_ABOUT THIS TASK_.
Set down, please, exactly the lines below that run from the line with "adders and majority" to the line with "nand2_4 | 2 | 0.40 |", both lines included.

━━━━━━━━

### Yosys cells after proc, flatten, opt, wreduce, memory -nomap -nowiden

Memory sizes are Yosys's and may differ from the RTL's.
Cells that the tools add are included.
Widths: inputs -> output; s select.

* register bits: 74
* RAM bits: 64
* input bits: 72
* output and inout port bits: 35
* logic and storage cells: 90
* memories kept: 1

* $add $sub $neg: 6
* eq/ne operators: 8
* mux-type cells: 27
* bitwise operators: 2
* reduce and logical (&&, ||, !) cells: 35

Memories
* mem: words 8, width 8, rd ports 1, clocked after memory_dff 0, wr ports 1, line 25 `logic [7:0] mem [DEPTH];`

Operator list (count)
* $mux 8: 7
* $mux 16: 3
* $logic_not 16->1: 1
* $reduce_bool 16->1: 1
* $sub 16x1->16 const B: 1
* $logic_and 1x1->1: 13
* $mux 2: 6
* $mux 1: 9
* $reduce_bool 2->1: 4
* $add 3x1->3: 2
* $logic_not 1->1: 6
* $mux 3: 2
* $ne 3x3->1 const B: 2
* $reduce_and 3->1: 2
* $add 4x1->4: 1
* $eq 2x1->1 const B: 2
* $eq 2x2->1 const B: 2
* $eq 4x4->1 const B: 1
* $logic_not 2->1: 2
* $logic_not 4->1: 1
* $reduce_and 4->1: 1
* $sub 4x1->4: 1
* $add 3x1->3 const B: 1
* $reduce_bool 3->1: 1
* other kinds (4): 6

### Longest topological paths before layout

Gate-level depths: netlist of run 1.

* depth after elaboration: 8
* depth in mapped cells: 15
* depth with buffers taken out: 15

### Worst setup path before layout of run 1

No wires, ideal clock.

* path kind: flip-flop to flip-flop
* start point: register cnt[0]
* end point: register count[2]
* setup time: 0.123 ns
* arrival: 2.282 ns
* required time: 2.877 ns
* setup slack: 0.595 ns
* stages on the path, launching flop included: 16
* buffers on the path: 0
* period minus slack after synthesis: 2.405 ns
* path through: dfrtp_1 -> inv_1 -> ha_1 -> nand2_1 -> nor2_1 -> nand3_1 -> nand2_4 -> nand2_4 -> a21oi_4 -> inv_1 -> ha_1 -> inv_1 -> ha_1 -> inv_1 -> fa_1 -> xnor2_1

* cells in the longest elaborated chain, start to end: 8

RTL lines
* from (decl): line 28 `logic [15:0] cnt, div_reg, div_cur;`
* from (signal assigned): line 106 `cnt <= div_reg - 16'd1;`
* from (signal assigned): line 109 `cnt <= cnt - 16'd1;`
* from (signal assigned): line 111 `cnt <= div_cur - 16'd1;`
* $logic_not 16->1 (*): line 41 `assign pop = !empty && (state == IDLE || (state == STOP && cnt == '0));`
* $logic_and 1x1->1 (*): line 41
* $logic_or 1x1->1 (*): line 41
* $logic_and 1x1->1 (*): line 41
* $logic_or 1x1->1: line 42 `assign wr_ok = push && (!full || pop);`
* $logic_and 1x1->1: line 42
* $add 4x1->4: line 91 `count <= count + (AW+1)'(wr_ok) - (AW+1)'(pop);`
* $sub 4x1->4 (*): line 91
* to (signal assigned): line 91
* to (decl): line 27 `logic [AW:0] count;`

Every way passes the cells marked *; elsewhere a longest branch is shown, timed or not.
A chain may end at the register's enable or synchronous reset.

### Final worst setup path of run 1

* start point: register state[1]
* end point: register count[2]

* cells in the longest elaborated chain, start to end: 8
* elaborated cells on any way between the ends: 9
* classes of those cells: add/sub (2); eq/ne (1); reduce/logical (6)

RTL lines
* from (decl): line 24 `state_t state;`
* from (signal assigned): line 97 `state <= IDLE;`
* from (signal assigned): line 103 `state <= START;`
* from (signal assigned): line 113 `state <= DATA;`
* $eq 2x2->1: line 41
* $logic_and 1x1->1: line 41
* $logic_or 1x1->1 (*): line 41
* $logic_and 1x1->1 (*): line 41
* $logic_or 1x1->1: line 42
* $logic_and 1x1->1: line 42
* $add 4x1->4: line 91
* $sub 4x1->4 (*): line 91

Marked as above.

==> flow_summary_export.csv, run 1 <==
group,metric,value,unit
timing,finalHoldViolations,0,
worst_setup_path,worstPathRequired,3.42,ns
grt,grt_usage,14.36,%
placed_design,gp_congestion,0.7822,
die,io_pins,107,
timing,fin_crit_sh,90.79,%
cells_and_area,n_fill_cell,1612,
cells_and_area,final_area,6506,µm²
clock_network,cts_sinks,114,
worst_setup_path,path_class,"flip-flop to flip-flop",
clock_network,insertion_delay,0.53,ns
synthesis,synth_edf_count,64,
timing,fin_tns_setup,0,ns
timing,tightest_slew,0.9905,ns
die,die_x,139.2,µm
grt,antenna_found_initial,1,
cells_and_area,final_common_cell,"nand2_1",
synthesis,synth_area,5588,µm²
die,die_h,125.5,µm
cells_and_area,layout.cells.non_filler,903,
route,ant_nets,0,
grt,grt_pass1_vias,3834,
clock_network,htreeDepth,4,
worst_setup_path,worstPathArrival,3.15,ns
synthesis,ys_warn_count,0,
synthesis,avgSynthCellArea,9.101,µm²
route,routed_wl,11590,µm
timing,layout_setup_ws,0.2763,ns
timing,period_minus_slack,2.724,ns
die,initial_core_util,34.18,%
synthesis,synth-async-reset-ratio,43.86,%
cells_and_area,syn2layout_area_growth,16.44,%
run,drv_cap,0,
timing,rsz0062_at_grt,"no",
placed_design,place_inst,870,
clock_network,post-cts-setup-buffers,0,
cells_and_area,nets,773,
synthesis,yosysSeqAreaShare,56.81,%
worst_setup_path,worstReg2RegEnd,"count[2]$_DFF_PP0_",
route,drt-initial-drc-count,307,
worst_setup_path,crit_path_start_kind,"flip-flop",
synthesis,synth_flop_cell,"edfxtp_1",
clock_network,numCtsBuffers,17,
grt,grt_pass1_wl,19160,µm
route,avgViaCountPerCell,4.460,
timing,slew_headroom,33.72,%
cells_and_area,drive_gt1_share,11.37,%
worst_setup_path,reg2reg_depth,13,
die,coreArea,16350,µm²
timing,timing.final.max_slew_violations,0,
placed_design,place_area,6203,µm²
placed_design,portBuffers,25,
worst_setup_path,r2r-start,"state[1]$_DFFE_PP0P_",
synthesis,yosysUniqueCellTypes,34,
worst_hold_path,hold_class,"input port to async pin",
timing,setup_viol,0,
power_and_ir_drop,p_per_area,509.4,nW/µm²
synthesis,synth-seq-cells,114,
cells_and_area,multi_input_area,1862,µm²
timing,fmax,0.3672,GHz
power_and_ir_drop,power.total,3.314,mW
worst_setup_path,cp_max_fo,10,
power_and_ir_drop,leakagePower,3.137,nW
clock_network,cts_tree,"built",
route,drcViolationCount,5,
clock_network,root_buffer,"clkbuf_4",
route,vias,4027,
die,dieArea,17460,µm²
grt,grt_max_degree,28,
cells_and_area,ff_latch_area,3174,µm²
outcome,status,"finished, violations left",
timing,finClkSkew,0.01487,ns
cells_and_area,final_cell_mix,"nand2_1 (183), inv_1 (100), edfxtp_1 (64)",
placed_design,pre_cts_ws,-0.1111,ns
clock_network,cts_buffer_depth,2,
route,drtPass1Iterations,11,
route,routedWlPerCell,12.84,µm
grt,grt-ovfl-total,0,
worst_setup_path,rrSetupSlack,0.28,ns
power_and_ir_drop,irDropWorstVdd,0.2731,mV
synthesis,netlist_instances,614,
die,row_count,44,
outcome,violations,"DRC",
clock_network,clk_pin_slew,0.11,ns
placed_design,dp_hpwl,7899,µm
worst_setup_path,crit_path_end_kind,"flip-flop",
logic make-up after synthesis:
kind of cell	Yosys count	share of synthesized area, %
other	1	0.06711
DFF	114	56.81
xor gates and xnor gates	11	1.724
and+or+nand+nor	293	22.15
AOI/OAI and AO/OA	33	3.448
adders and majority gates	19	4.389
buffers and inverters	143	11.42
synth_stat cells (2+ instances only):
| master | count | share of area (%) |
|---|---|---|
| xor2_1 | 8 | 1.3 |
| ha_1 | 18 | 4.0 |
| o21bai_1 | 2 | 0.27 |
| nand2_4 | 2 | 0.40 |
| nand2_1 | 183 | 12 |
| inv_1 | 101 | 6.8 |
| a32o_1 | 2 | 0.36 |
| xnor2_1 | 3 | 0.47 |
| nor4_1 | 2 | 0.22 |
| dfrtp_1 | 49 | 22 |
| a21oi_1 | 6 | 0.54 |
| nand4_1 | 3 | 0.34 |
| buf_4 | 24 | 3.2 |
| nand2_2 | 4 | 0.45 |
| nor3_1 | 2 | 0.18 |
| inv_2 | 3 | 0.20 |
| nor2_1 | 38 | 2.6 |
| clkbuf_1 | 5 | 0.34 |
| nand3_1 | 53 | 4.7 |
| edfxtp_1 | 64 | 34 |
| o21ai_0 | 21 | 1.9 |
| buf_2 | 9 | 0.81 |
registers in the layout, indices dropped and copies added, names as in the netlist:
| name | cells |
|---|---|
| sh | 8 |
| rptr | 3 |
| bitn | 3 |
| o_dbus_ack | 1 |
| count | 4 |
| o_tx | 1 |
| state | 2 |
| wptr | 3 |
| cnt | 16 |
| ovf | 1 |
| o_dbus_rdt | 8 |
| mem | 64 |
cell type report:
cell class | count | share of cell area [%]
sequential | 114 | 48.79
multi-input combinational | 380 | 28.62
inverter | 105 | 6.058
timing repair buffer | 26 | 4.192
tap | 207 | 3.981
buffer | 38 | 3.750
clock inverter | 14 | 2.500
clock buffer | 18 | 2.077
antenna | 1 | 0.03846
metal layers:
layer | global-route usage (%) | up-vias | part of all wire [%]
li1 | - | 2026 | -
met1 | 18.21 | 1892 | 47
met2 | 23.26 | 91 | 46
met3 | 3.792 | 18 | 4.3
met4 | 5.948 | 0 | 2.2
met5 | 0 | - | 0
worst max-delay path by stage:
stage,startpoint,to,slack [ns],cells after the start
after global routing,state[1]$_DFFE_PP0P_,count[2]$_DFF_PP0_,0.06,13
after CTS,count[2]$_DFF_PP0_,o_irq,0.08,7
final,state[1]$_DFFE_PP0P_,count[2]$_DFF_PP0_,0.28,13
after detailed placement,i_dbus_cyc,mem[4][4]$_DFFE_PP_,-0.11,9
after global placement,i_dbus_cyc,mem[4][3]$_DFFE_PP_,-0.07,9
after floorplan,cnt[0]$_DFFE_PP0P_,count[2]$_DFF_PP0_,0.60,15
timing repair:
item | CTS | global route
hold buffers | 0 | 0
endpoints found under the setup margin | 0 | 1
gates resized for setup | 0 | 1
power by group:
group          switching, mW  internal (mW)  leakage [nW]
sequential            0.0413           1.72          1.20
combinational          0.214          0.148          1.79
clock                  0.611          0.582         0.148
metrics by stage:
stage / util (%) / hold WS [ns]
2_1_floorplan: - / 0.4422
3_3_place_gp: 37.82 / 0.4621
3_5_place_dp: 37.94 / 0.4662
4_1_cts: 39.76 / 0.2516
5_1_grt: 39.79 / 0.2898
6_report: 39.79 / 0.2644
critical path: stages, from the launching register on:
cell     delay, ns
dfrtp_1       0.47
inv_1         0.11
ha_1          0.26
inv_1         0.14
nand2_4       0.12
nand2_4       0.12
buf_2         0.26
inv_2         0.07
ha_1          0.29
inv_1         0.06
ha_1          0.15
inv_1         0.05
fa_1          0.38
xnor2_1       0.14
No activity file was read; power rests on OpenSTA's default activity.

━━━━━━━━

_RESULT BELOW_.
adders and majority gates	19	4.389
buffers and inverters	143	11.42
synth_stat cells (2+ instances only):
| master | count | share of area (%) |
|---|---|---|
| xor2_1 | 8 | 1.3 |
| ha_1 | 18 | 4.0 |
| o21bai_1 | 2 | 0.27 |
| nand2_4 | 2 | 0.40 |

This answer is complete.